* Task requirements: With the line containing "Final setup viols" as the start and the line containing "Simple-gate share of" as the end, transcribe that span of the entries below exactly, including both.

* Input:

▼

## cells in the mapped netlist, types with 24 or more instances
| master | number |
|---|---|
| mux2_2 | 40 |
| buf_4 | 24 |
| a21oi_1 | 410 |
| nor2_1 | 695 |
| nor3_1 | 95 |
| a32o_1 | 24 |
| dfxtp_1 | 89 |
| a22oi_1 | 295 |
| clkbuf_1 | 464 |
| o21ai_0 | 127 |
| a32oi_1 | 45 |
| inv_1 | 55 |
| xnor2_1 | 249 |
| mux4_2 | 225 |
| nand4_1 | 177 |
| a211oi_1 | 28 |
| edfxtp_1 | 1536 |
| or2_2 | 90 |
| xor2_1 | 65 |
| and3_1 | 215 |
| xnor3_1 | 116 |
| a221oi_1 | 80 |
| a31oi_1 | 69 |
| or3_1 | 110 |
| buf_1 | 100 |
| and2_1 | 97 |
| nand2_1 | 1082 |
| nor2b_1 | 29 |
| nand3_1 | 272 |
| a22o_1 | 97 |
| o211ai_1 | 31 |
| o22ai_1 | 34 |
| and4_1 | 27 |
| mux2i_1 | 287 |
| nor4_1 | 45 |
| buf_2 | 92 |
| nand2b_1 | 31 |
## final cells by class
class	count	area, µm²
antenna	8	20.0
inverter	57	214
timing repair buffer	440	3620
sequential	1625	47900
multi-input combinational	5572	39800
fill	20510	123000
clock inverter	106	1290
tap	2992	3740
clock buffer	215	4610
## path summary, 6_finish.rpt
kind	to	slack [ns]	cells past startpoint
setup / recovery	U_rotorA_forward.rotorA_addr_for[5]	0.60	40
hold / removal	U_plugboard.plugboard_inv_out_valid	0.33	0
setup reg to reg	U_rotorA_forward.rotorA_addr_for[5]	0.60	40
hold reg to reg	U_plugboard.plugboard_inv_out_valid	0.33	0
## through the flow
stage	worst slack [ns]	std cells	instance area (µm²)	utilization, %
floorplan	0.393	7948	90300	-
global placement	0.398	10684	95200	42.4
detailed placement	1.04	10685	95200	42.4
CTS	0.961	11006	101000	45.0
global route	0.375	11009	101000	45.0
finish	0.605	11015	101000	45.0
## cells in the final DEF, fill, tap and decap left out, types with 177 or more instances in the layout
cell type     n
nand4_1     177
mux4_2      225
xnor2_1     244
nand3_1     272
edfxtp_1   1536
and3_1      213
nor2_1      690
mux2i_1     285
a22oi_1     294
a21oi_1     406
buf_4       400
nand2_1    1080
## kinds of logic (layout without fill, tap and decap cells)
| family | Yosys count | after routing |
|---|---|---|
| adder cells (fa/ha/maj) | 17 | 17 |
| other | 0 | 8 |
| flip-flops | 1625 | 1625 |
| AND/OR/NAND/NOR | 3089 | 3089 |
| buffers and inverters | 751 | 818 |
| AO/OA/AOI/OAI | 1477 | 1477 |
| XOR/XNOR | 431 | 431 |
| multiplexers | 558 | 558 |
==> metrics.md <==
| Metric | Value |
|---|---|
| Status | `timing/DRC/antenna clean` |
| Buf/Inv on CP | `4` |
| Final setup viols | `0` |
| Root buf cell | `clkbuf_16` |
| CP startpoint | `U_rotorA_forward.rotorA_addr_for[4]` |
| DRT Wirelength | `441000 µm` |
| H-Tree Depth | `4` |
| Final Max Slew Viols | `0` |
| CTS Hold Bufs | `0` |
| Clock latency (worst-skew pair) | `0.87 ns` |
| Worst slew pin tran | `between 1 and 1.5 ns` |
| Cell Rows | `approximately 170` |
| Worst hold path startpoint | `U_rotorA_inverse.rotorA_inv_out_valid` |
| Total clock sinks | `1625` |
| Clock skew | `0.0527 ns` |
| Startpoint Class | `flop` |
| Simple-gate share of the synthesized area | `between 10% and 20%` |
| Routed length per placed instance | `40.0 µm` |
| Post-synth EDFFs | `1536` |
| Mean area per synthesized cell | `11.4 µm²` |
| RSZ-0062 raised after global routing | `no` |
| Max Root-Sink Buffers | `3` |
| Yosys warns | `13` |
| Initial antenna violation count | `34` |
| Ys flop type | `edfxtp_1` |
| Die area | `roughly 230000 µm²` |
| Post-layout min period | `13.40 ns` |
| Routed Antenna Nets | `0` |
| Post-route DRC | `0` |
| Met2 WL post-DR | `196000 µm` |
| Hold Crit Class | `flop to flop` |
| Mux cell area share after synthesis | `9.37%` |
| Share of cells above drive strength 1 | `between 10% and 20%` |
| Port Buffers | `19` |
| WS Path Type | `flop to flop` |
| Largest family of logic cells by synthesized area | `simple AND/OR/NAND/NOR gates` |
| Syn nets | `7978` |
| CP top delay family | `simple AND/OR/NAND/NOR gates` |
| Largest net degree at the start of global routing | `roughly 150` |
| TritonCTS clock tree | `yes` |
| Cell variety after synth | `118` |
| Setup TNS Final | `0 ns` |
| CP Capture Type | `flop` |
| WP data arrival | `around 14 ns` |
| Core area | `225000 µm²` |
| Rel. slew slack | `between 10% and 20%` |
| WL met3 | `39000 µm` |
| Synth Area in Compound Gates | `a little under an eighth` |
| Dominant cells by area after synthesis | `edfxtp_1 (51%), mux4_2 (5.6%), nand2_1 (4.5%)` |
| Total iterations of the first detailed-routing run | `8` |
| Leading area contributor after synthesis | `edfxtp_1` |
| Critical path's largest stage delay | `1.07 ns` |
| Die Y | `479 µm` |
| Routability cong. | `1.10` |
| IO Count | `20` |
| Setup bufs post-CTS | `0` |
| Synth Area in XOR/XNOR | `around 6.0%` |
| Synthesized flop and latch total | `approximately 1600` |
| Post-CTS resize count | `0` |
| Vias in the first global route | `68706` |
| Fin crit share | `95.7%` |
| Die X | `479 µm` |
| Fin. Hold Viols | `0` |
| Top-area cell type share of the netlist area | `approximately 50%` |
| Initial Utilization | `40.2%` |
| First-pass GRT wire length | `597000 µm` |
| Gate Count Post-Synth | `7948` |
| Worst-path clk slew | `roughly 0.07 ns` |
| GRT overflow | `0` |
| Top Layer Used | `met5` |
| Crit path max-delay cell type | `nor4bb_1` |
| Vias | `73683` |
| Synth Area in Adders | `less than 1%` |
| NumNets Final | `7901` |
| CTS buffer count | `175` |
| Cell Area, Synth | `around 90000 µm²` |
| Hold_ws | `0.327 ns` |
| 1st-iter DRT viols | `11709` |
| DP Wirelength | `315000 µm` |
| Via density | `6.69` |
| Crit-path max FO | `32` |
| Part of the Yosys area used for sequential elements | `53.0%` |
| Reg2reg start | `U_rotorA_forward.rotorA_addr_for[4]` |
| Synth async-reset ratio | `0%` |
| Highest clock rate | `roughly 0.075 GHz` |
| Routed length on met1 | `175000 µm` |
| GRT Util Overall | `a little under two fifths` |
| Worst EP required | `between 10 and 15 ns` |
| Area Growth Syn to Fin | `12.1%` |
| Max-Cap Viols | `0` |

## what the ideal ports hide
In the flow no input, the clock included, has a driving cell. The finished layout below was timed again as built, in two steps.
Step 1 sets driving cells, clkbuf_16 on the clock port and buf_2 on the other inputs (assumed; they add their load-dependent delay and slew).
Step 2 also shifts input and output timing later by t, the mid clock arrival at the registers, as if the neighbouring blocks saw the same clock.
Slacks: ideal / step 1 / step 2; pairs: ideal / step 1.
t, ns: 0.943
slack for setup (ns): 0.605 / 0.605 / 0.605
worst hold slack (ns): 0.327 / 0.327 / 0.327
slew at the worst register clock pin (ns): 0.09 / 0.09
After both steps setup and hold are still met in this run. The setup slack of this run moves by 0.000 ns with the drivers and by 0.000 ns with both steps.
Source: an optimization exercise on an open RTL-to-GDS flow (aim: small area). Production flows keep margins and buffers that such runs may drop. The RTL was checked by simulation tests, not by an equivalence proof against the original design. Power figures rest on the tool's default switching activity, not on a simulated workload.

// display
module display(
    input   wire        clk,         
    input   wire        rstn,        
    input   wire[31:0]  vga_pos,     
    output   wire       hsync,       
    output   wire       vsync,       
    output   wire[3:0]  red,         
    output   wire[3:0]  green,       
    output   wire[3:0]  blue         
    );
    function [9:0] add10(input [9:0] a, input [9:0] b, input cin);
        integer i;
        reg c;
        begin
            c = cin;
            for (i = 0; i < 10; i = i + 1) begin
                add10[i] = a[i] ^ b[i] ^ c;
                c = (a[i] & b[i]) | (a[i] & c) | (b[i] & c);
            end
        end
    endfunction
    function [9:0] inc10(input [9:0] a, input cin);
        integer i;
        reg c;
        begin
            c = cin;
            for (i = 0; i < 10; i = i + 1) begin
                inc10[i] = a[i] ^ c;
                c = a[i] & c;
            end
        end
    endfunction
    reg [9:0] hx;
    reg [9:0] vy;
  ...
export LEC_CHECK = 0
export CAP_MARGIN = 20
export CORE_MARGIN = 2
export CORE_UTILIZATION = 40
export SLEW_MARGIN = 20
create_clock -name core_clock -period 40.0 [get_ports {clk}]
standard.sh (not shown) runs the stock make flow with config.mk's settings and CLKGATE_MAP_FILE= SYNTH_SCRIPT=/design/flow/synth_recipe.tcl, a recipe that flattens the netlist after the stock synthesis.
==> flow/flow/run.sh <==
#!/bin/bash
# The standard ORFS layout with changes that only pick smaller cells:
#  - synthesis: the same ORFS synthesis script, but the combinational logic is
#    mapped by ABC with an area-oriented script (flow/abc.script) and without
#    Yosys's separate full-adder extraction, so ABC sees all of the logic;
#    registers are mapped exactly as in the standard synthesis;
#  - port buffers are buf_1 instead of the resizer's default choice;
#  - the clock tree uses clkbuf_8 buffers only and no dummy loads.
set -euo pipefail
HERE=$(pwd)
rm -rf "$HERE/scripts_mod"
cp -r "$FLOW_HOME/scripts" "$HERE/scripts_mod"
cp "$HERE/flow/abc.script" "$HERE/scripts_mod/abc_speed.script"
bash standard.sh "SCRIPTS_DIR=$HERE/scripts_mod" "ADDER_MAP_FILE=" synth > synth.log 2>&1
bash standard.sh \
  "BUFFER_PORTS_ARGS=-buffer_cell sky130_fd_sc_hd__buf_1" \
  "CTS_ARGS=-sink_clustering_enable -repair_clock_nets -dont_use_dummy_load -buf_list sky130_fd_sc_hd__clkbuf_8 -root_buf sky130_fd_sc_hd__clkbuf_8" \
  finish > layout.log 2>&1
==> flow/flow/abc.script <==
strash
&get -n
&deepsyn -J 100 -T 100 -S 3
&dch -f
&nf -R 1000
&put
Rerun with:
--- a/flow/flow/run.sh
+++ b/flow/flow/run.sh
@@ -16,2 +16,2 @@
-  "BUFFER_PORTS_ARGS=-buffer_cell sky130_fd_sc_hd__buf_1" \
-  "CTS_ARGS=-sink_clustering_enable -repair_clock_nets -dont_use_dummy_load -buf_list sky130_fd_sc_hd__clkbuf_8 -root_buf sky130_fd_sc_hd__clkbuf_8" \
+  "SKIP_REPAIR_TIE_FANOUT=1" "BUFFER_PORTS_ARGS=-buffer_cell sky130_fd_sc_hd__buf_1" \
+  "CTS_ARGS=-sink_clustering_enable -repair_clock_nets -dont_use_dummy_load -buf_list sky130_fd_sc_hd__clkbuf_4 -root_buf sky130_fd_sc_hd__clkbuf_4" \
CAP_MARGIN = 0   (was 20)
CORE_UTILIZATION = 70   (was 40)
SLEW_MARGIN = 0   (was 20)
After rerunning:
- count of clock-buffer cells in the layout stays the same
- core utilization grows by 32 points
- clock skew grows by 0.0074 ns
- die area shrinks by 41%
- area after synthesis stays the same
- flip-flop and latch count stays the same
- design area shrinks by 3.3%
- clock power shrinks by about 28%
- hold slack improved by 0.015 ns
- total power shrinks by 6.7%
- critical path depth stays the same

▲

* Exercise response:
| Final setup viols | `0` |
| Root buf cell | `clkbuf_16` |
| CP startpoint | `U_rotorA_forward.rotorA_addr_for[4]` |
| DRT Wirelength | `441000 µm` |
| H-Tree Depth | `4` |
| Final Max Slew Viols | `0` |
| CTS Hold Bufs | `0` |
| Clock latency (worst-skew pair) | `0.87 ns` |
| Worst slew pin tran | `between 1 and 1.5 ns` |
| Cell Rows | `approximately 170` |
| Worst hold path startpoint | `U_rotorA_inverse.rotorA_inv_out_valid` |
| Total clock sinks | `1625` |
| Clock skew | `0.0527 ns` |
| Startpoint Class | `flop` |
| Simple-gate share of the synthesized area | `between 10% and 20%` |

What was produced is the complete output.